- Sat Jul 20, 2024 9:51 pm
#107751
Here’s what I saw with this question. This isn’t an official breakdown, I’m just posting this here since there wasn’t anything already up.
Question Type
Sufficient Assumption- we need an answer choice that in combination with the premises will logically allow the conclusion of the argument.
Answer Prediction
The conclusion is that it would not be wrong to perform mining operations on Mars. We are told that there are only two ways for pollution to be wrong: harming ecosystems and harming humans. Harming humans has been ruled out. We need an answer choice that says that there is no way for pollution on Mars to harm ecosystems.
(A) We were already told “doing so would pollute Mars”. The quantity is not the issue as we aren’t told that small amounts of pollution is okay.
(B) Yes, this covers the need of the pollution being unable to harm ecosystems. Since there are only two possible reasons for it to be wrong to cause pollution and we now have enough to say both reasons are impossible, the conclusion that it would not be wrong follows logically. This is the correct answer choice.
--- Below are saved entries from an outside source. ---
From an optimization exercise on the open Yosys and OpenROAD flow, aimed at small area, a short achievable clock period and few clock cycles; shortcuts taken in it are not production practice. Only simulation tests tie the RTL to the original design; equivalence was not proved.

File: flow/config.mk
export PLATFORM = sky130hd
export DESIGN_NAME = mult
export DESIGN_NICKNAME = mult
export VERILOG_FILES = /design/flow/design.v
export SDC_FILE = /design/flow/constraint.sdc
export NUM_CORES = 4
export LEC_CHECK = 0
export CAP_MARGIN = 20
export CORE_MARGIN = 2
export CORE_UTILIZATION = 40
export PLACE_DENSITY = 0.6
export SLEW_MARGIN = 20
File: flow/constraint.sdc
create_clock -name core_clock -period 10.0 [get_ports {clock}]
set_input_delay 2.0000 -clock core_clock [delete_from_list [all_inputs] [get_ports {clock}]]
set_output_delay 2.0000 -clock core_clock [all_outputs]
set_load 0.01 [all_outputs]
File: flow/design.v
module mult #(parameter XLEN = 32, parameter NUM_STAGE = 4) 
(
    input clock, reset,
    input start,
    input [1:0] sign,
    input [XLEN-1:0] mcand, mplier,
    output [(2*XLEN)-1:0] product,
    output done
);
    logic [(2*XLEN)-1:0] mcand_out, next_mplier, mcand_in, multiplier_in;
    logic [NUM_STAGE:0][2*XLEN-1:0] internal_mcands, internal_mpliers;
    logic [NUM_STAGE:0][2*XLEN-1:0] internal_sums;
    logic [NUM_STAGE:0] internal_dones;
    assign mcand_in  = sign[0] ? {{XLEN{mcand[XLEN-1]}}, mcand}   : {{XLEN{1'b0}}, mcand} ;
    assign multiplier_in = sign[1] ? {{XLEN{mplier[XLEN-1]}}, mplier} : {{XLEN{1'b0}}, mplier};
    assign internal_mcands[0]   = mcand_in;
    assign internal_mpliers[0]  = multiplier_in;
    assign internal_sums[0] = 'h0;
    assign internal_dones[0]    = start;
    assign done    = internal_dones[NUM_STAGE];
    assign product = internal_sums[NUM_STAGE];
    genvar i;
    for (i = 0; i < NUM_STAGE; ++i) begin : mstage
        mult_stage ms (
            .clock(clock),
            .reset(reset),
            .start(internal_dones[i]),
            .prev_sum(internal_sums[i]),
            .mplier(internal_mpliers[i]),
            .mcand(internal_mcands[i]),
            .product_sum(internal_sums[i+1]),
            .next_mplier(internal_mpliers[i+1]),
            .next_mcand(internal_mcands[i+1]),
            .done(internal_dones[i+1])
        );
    end
    endmodule
module mult_stage (
    input clock, reset, start,
    input [63:0] prev_sum, mplier, mcand,
    output logic [63:0] product_sum, next_mplier, next_mcand,
    output logic done
);
    parameter SHIFT = 64/4;
    logic [63:0] partial_product, shifted_mplier, shifted_mcand;
    assign partial_product = mplier[SHIFT-1:0] * mcand;
    assign shifted_mplier = {{SHIFT{1'b0}}, mplier[63:SHIFT]};
    assign shifted_mcand = {mcand[63-SHIFT:0], {SHIFT{1'b0}}};
    always_ff @(posedge clock) begin
        product_sum <= prev_sum + partial_product;
        next_mplier <= shifted_mplier;
        next_mcand  <= shifted_mcand;
    end
    always_ff @(posedge clock) begin
        if (reset) begin
            done <= 1'b0;
        end else begin
            done <= start;
        end
    end
endmodule  
File: flow/run.sh
#!/bin/bash
# synth_recipe.tcl (not shown) runs the flow's synth.tcl, then flattens the netlist and writes it again
# the make line also repeats each setting of config.mk as NAME=value (left out here)
make -C /OpenROAD-flow-scripts/flow DESIGN_CONFIG=/design/flow/config.mk WORK_HOME=/design/flow/orfs CLKGATE_MAP_FILE= SYNTH_SCRIPT=/design/flow/synth_recipe.tcl finish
(C) If we interpret the word “costs” to mean all negative effects of mining on Mars, there could be an argument for this answer but moral opinions (the mining being wrong) are usually treated independently of that sort of analysis. We shouldn’t have to worry about that here though because the proximity in the sentence of the word “costs” being used in comparison to economic benefits implies that we are still talking strictly about economic costs.
(D) This doesn’t do anything to prevent the possibility of harming ecosystems on Mars.
(E) This has nothing to do with the logical gap that we need to fill in. We are already told that ecosystems are valuable in themselves, the degree to which that’s true is irrelevant.
Personal Takeaways
I feel like questions like this show that the exact words in the question stem are what matter, not the definition of the question’s category (SA). The things I’ve read say that SA questions completely guarantee the truth of their conclusion, but I don’t see that as the case here. There are possible ways for it to still be the case that mining on Mars is wrong: what if the pollution caused by flying all of the mining equipment to Mars harms people or ecosystems on Earth? Even though the stimulus doesn’t make a statement that directly rules out that example, it makes it sounds like they are just talking about what’s happening over on Mars. When we look at lsat questions we always have to be looking at it from a lens of thinking: what are the test-makers trying to get at here? It’s pretty clear what the intent was. When we are presented with this argument in combination with answer B the normal reaction is “yeah that follows logically”, unless you’re being that obnoxious tryhard who just wants to undermine the teacher.